*EXERCISE DIRECTIONS:*
Wherever a line below holds the word "WDATA", copy that line.
BEGIN THE RECORDS
**src/logic/dtg_pkg.sv**
```systemverilog
// shared constants and carrier types of the dual tone generator
package dtg_pkg;

  // ************************************************************
  // register map and field layout
  // ************************************************************
  localparam int unsigned DTG_ADDR_W = 8;
  localparam logic [7:0] DTG_TONE_SEL_OFS = 8'h19;
  localparam logic [7:0] DTG_TONE_CTL_OFS = 8'h1a;
  localparam logic [7:0] DTG_OSC_SEL1_OFS = 8'h29;
  localparam logic [7:0] DTG_OSC_SEL2_OFS = 8'h2a;
  localparam logic [7:0] DTG_STATUS_OFS = 8'h30;

  localparam logic [3:0] DTG_TONE_SEL_RST = 4'h0;
  localparam logic [3:0] DTG_TONE_CTL_RST = 4'h0;
  localparam logic [3:0] DTG_OSC_SEL_RST = 4'h0;
  localparam logic [3:0] DTG_RDATA_IDLE = 4'h0;

  localparam int unsigned DTG_COL_GATE_BIT = 3;
  localparam int unsigned DTG_ROW_GATE_BIT = 2;
  localparam int unsigned DTG_MASTER_EN_BIT = 1;
  localparam int unsigned DTG_SUB_OSC_STOP_BIT = 3;
  // used bits of the control register, lowest bit is unused
  localparam logic [3:0] DTG_TONE_CTL_MASK = 4'he;

  // ************************************************************
  // oscillator codes and reference division ratios
  // ************************************************************
  localparam logic [3:0] DTG_OSC_400K = 4'h0;
  localparam logic [3:0] DTG_OSC_800K = 4'h1;
  localparam logic [3:0] DTG_OSC_2M = 4'h2;
  localparam logic [3:0] DTG_OSC_4M = 4'h3;
  localparam logic [3:0] DTG_OSC_8M = 4'hb;
  // 3.58 MHz is 01xx, 7.16 MHz is 11xx; 10xx matches no oscillator (except 1011)
  localparam int unsigned DTG_RATIO_W = 5;
  localparam logic [4:0] DTG_DIV_400K = 5'h01;
  localparam logic [4:0] DTG_DIV_800K = 5'h02;
  localparam logic [4:0] DTG_DIV_2M = 5'h05;
  localparam logic [4:0] DTG_DIV_358M = 5'h09;
  localparam logic [4:0] DTG_DIV_4M = 5'h0a;
  localparam logic [4:0] DTG_DIV_716M = 5'h12;
  localparam logic [4:0] DTG_DIV_8M = 5'h14;

  // ************************************************************
  // tone synthesis
  // ************************************************************
  // step periods in sixteenths of a reference tick, index = tone code
  localparam int unsigned DTG_PER_W = 10;
  localparam logic [9:0] DTG_ACC_INC = 10'h010;
  localparam logic [3:0][9:0] DTG_ROW_PER = {10'h0d5, 10'h0eb, 10'h104, 10'h120};
  localparam logic [3:0][9:0] DTG_COL_PER = {10'h07a, 10'h087, 10'h096, 10'h0a5};
  localparam int unsigned DTG_STEPS = 32;
  localparam int unsigned DTG_STEP_W = 5;
  localparam int unsigned DTG_AMP_W = 4;
  localparam logic [3:0] DTG_AMP_IDLE = 4'h8;
  localparam logic [31:0][3:0] DTG_SINE = {
    4'h6, 4'h5, 4'h3, 4'h2, 4'h1, 4'h1, 4'h0, 4'h0,
    4'h0, 4'h0, 4'h1, 4'h1, 4'h2, 4'h3, 4'h5, 4'h6,
    4'h8, 4'h9, 4'ha, 4'hc, 4'hd, 4'he, 4'he, 4'hf,
    4'hf, 4'hf, 4'he, 4'he, 4'hd, 4'hc, 4'ha, 4'h9};
  // entry 0 is the last in the list above; entry 0 = 4'h9 ... see table order
  localparam logic [3:0] DTG_SINE_START = 4'h8;

  // ************************************************************
  // carrier types
  // ************************************************************
  typedef struct packed {
    logic run;
    logic gate;
    logic [9:0] period;
  } dtg_chan_cfg_t;

  typedef struct packed {
    logic [4:0] cnt;
    logic tick;
  } dtg_ref_st_t;

  typedef struct packed {
    logic [9:0] acc;
    logic [4:0] step;
    logic [3:0] amp;
  } dtg_chan_st_t;

  typedef struct packed {
    logic [3:0] tone_sel;
    logic [3:0] tone_ctl;
    logic [3:0] osc_sel1;
    logic [3:0] osc_sel2;
    logic [3:0] rdata;
  } dtg_top_st_t;

endpackage

```
**src/logic/dtg_ref_div.sv**
```systemverilog
// reference tick divider from the oscillator tick
`timescale 1ns/100ps

module dtg_ref_div #(
  parameter int unsigned RATIO_W = 5
) (
  input wire logic clk,
  input wire logic rst_n,
  input wire logic ce,
  input wire logic hold,
  input wire logic osc_tick,
  input wire logic [RATIO_W-1:0] ratio,
  output logic ref_tick
);

  generate
    if (RATIO_W != dtg_pkg::DTG_RATIO_W)
    begin : g_bad_width
      $error("dtg_ref_div: ratio width must match the division table");
    end
  endgenerate

  dtg_pkg::dtg_ref_st_t st_r;
  dtg_pkg::dtg_ref_st_t st_nxt;

  // ************************************************************
  // division: one tick per 'ratio' oscillator ticks
  // ************************************************************
  always_comb
  begin
    st_nxt = st_r;
    st_nxt.tick = 1'b0;
    if (hold)
    begin
      // stopped generator keeps a known phase for the next start
      st_nxt.cnt = '0;
    end
    else if (osc_tick)
    begin
      if (st_r.cnt + 5'h01 >= ratio)
      begin
        st_nxt.cnt = '0;
        st_nxt.tick = 1'b1;
      end
      else
      begin
        st_nxt.cnt = st_r.cnt + 5'h01;
      end
    end
  end

  always_ff @(posedge clk or negedge rst_n)
  begin
    if (!rst_n)
    begin
      st_r <= '0;
    end
    else if (ce)
    begin
      st_r <= st_nxt;
    end
  end

  assign ref_tick = st_r.tick;

endmodule

```
**src/logic/dtg_tone_chan.sv**
```systemverilog
// one tone channel: fractional step divider, 32 step sine counter, ladder code
`timescale 1ns/100ps

module dtg_tone_chan #(
  parameter int unsigned AMP_W = 4
) (
  input wire logic clk,
  input wire logic rst_n,
  input wire logic ce,
  input wire logic ref_tick,
  input dtg_pkg::dtg_chan_cfg_t cfg,
  output logic [AMP_W-1:0] amp,
  output logic [4:0] step
);

  generate
    if (AMP_W != dtg_pkg::DTG_AMP_W)
    begin : g_bad_width
      $error("dtg_tone_chan: amplitude width must match the sine table");
    end
  endgenerate

  dtg_pkg::dtg_chan_st_t st_r;
  dtg_pkg::dtg_chan_st_t st_nxt;
  logic [9:0] acc_sum;

  // ************************************************************
  // step divider and sine counter
  // ************************************************************
  // the accumulator keeps the remainder, so the mean step rate is exact
  // while single steps jitter by one reference tick
  always_comb
  begin
    st_nxt = st_r;
    acc_sum = st_r.acc + dtg_pkg::DTG_ACC_INC;
    if (!cfg.run)
    begin
      st_nxt.acc = '0;
      st_nxt.step = '0;
    end
    else if (ref_tick)
    begin
      if (acc_sum >= cfg.period)
      begin
        st_nxt.acc = acc_sum - cfg.period;
        st_nxt.step = st_r.step + 5'h01;
      end
      else
      begin
        st_nxt.acc = acc_sum;
      end
    end
    if (cfg.run && cfg.gate)
    begin
      st_nxt.amp = dtg_pkg::DTG_SINE[st_nxt.step];
    end
    else
    begin
      st_nxt.amp = dtg_pkg::DTG_AMP_IDLE;
    end
  end

  always_ff @(posedge clk or negedge rst_n)
  begin
    if (!rst_n)
    begin
      st_r <= '{acc: '0, step: '0, amp: dtg_pkg::DTG_AMP_IDLE};
    end
    else if (ce)
    begin
      st_r <= st_nxt;
    end
  end

  assign amp = st_r.amp;
  assign step = st_r.step;

endmodule

```
**src/logic/dtg_top.sv**
```systemverilog
// dual tone generator: registers, reference selection and two tone channels
//
// Design decision made here: strobed register access.
`timescale 1ns/100ps

module dtg_top #(
  parameter int unsigned ADDR_W = dtg_pkg::DTG_ADDR_W
) (
  input wire logic CLK,
  input wire logic RESET_N,
  input wire logic CLK_EN,
  input wire logic OSC_TICK,
  input wire logic STOP_ENTRY,
  input wire logic WATCH_ENTRY,
  input wire logic SUBACTIVE_ENTRY,
  input wire logic [ADDR_W-1:0] ADDR,
  input wire logic [3:0] WDATA,
  input wire logic WR,
  input wire logic RD,
  output logic [3:0] RDATA,
  output logic [3:0] ROW_TONE_OUT,
  output logic [3:0] COLUMN_TONE_OUT
);

  generate
    if (ADDR_W < 6)
    begin : g_bad_addr
      $error("dtg_top: address too narrow for the register map");
    end
  endgenerate

  dtg_pkg::dtg_top_st_t st_r;
  dtg_pkg::dtg_top_st_t st_nxt;
  logic [7:0] addr8;
  logic [3:0] osc_code;
  logic [4:0] ratio;
  logic master_en;
  logic ref_tick;
  logic osc_known;
  dtg_pkg::dtg_chan_cfg_t row_cfg;
  dtg_pkg::dtg_chan_cfg_t col_cfg;

  assign addr8 = 8'(ADDR);

  // ************************************************************
  // register writes, low-power clears, read port
  // ************************************************************
  // a low-power entry in the same cycle as a write wins: the mode
  // change must leave the generator silent
  always_comb
  begin
    st_nxt = st_r;
    st_nxt.rdata = dtg_pkg::DTG_RDATA_IDLE;
    if (WR)
    begin
      case (addr8)
        dtg_pkg::DTG_TONE_SEL_OFS: st_nxt.tone_sel = WDATA;
        dtg_pkg::DTG_TONE_CTL_OFS: st_nxt.tone_ctl = WDATA & dtg_pkg::DTG_TONE_CTL_MASK;
        dtg_pkg::DTG_OSC_SEL1_OFS: st_nxt.osc_sel1 = WDATA;
        dtg_pkg::DTG_OSC_SEL2_OFS: st_nxt.osc_sel2 = WDATA;
        default: st_nxt.tone_sel = st_r.tone_sel;
      endcase
    end
    if (RD && addr8 == dtg_pkg::DTG_STATUS_OFS)
    begin
      // write-only registers and unmapped addresses read as zero
      st_nxt.rdata = {col_cfg.run & col_cfg.gate, row_cfg.run & row_cfg.gate,
                      master_en, osc_known};
    end
    if (STOP_ENTRY || WATCH_ENTRY || SUBACTIVE_ENTRY)
    begin
      st_nxt.tone_sel = dtg_pkg::DTG_TONE_SEL_RST;
      st_nxt.tone_ctl = dtg_pkg::DTG_TONE_CTL_RST;
    end
    if (STOP_ENTRY)
    begin
      st_nxt.osc_sel1 = dtg_pkg::DTG_OSC_SEL_RST;
      st_nxt.osc_sel1[dtg_pkg::DTG_SUB_OSC_STOP_BIT] =
        st_r.osc_sel1[dtg_pkg::DTG_SUB_OSC_STOP_BIT];
      st_nxt.osc_sel2 = dtg_pkg::DTG_OSC_SEL_RST;
    end
  end

  always_ff @(posedge CLK or negedge RESET_N)
  begin
    if (!RESET_N)
    begin
      st_r <= '{tone_sel: dtg_pkg::DTG_TONE_SEL_RST, tone_ctl: dtg_pkg::DTG_TONE_CTL_RST,
                osc_sel1: dtg_pkg::DTG_OSC_SEL_RST, osc_sel2: dtg_pkg::DTG_OSC_SEL_RST,
                rdata: dtg_pkg::DTG_RDATA_IDLE};
    end
    else if (CLK_EN)
    begin
      st_r <= st_nxt;
    end
  end

  // ************************************************************
  // oscillator code to reference ratio
  // ************************************************************
  // a code that matches no oscillator still yields some ratio; the tones
  // are then off frequency, which software must avoid
  assign osc_code = {st_r.osc_sel2[3:2], st_r.osc_sel1[1:0]};

  always_comb
  begin
    osc_known = 1'b1;
    casez (osc_code)
      dtg_pkg::DTG_OSC_400K: ratio = dtg_pkg::DTG_DIV_400K;
      dtg_pkg::DTG_OSC_800K: ratio = dtg_pkg::DTG_DIV_800K;
      dtg_pkg::DTG_OSC_2M: ratio = dtg_pkg::DTG_DIV_2M;
      dtg_pkg::DTG_OSC_4M: ratio = dtg_pkg::DTG_DIV_4M;
      dtg_pkg::DTG_OSC_8M: ratio = dtg_pkg::DTG_DIV_8M;
      4'b01??: ratio = dtg_pkg::DTG_DIV_358M;
      4'b11??: ratio = dtg_pkg::DTG_DIV_716M;
      default:
      begin
        ratio = dtg_pkg::DTG_DIV_8M;
        osc_known = 1'b0;
      end
    endcase
  end

  assign master_en = st_r.tone_ctl[dtg_pkg::DTG_MASTER_EN_BIT];

  dtg_ref_div #(
    .RATIO_W(dtg_pkg::DTG_RATIO_W)
  ) u_ref_div (
    .clk(CLK),
    .rst_n(RESET_N),
    .ce(CLK_EN),
    .hold(!master_en),
    .osc_tick(OSC_TICK),
    .ratio(ratio),
    .ref_tick(ref_tick)
  );

  // ************************************************************
  // row and column channels
  // ************************************************************
  always_comb
  begin
    row_cfg.run = master_en;
    row_cfg.gate = st_r.tone_ctl[dtg_pkg::DTG_ROW_GATE_BIT];
    row_cfg.period = dtg_pkg::DTG_ROW_PER[st_r.tone_sel[1:0]];
    col_cfg.run = master_en;
    col_cfg.gate = st_r.tone_ctl[dtg_pkg::DTG_COL_GATE_BIT];
    col_cfg.period = dtg_pkg::DTG_COL_PER[st_r.tone_sel[3:2]];
  end

  dtg_tone_chan #(
    .AMP_W(dtg_pkg::DTG_AMP_W)
  ) u_row (
    .clk(CLK),
    .rst_n(RESET_N),
    .ce(CLK_EN),
    .ref_tick(ref_tick),
    .cfg(row_cfg),
    .amp(ROW_TONE_OUT),
    .step()
  );

  dtg_tone_chan #(
    .AMP_W(dtg_pkg::DTG_AMP_W)
  ) u_col (
    .clk(CLK),
    .rst_n(RESET_N),
    .ce(CLK_EN),
    .ref_tick(ref_tick),
    .cfg(col_cfg),
    .amp(COLUMN_TONE_OUT),
    .step()
  );

  assign RDATA = st_r.rdata;

endmodule

```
END THE RECORDS
*RESPONSE TO THE EXERCISE:*
  input wire logic [3:0] WDATA,
        dtg_pkg::DTG_TONE_SEL_OFS: st_nxt.tone_sel = WDATA;
        dtg_pkg::DTG_TONE_CTL_OFS: st_nxt.tone_ctl = WDATA & dtg_pkg::DTG_TONE_CTL_MASK;
        dtg_pkg::DTG_OSC_SEL1_OFS: st_nxt.osc_sel1 = WDATA;
        dtg_pkg::DTG_OSC_SEL2_OFS: st_nxt.osc_sel2 = WDATA;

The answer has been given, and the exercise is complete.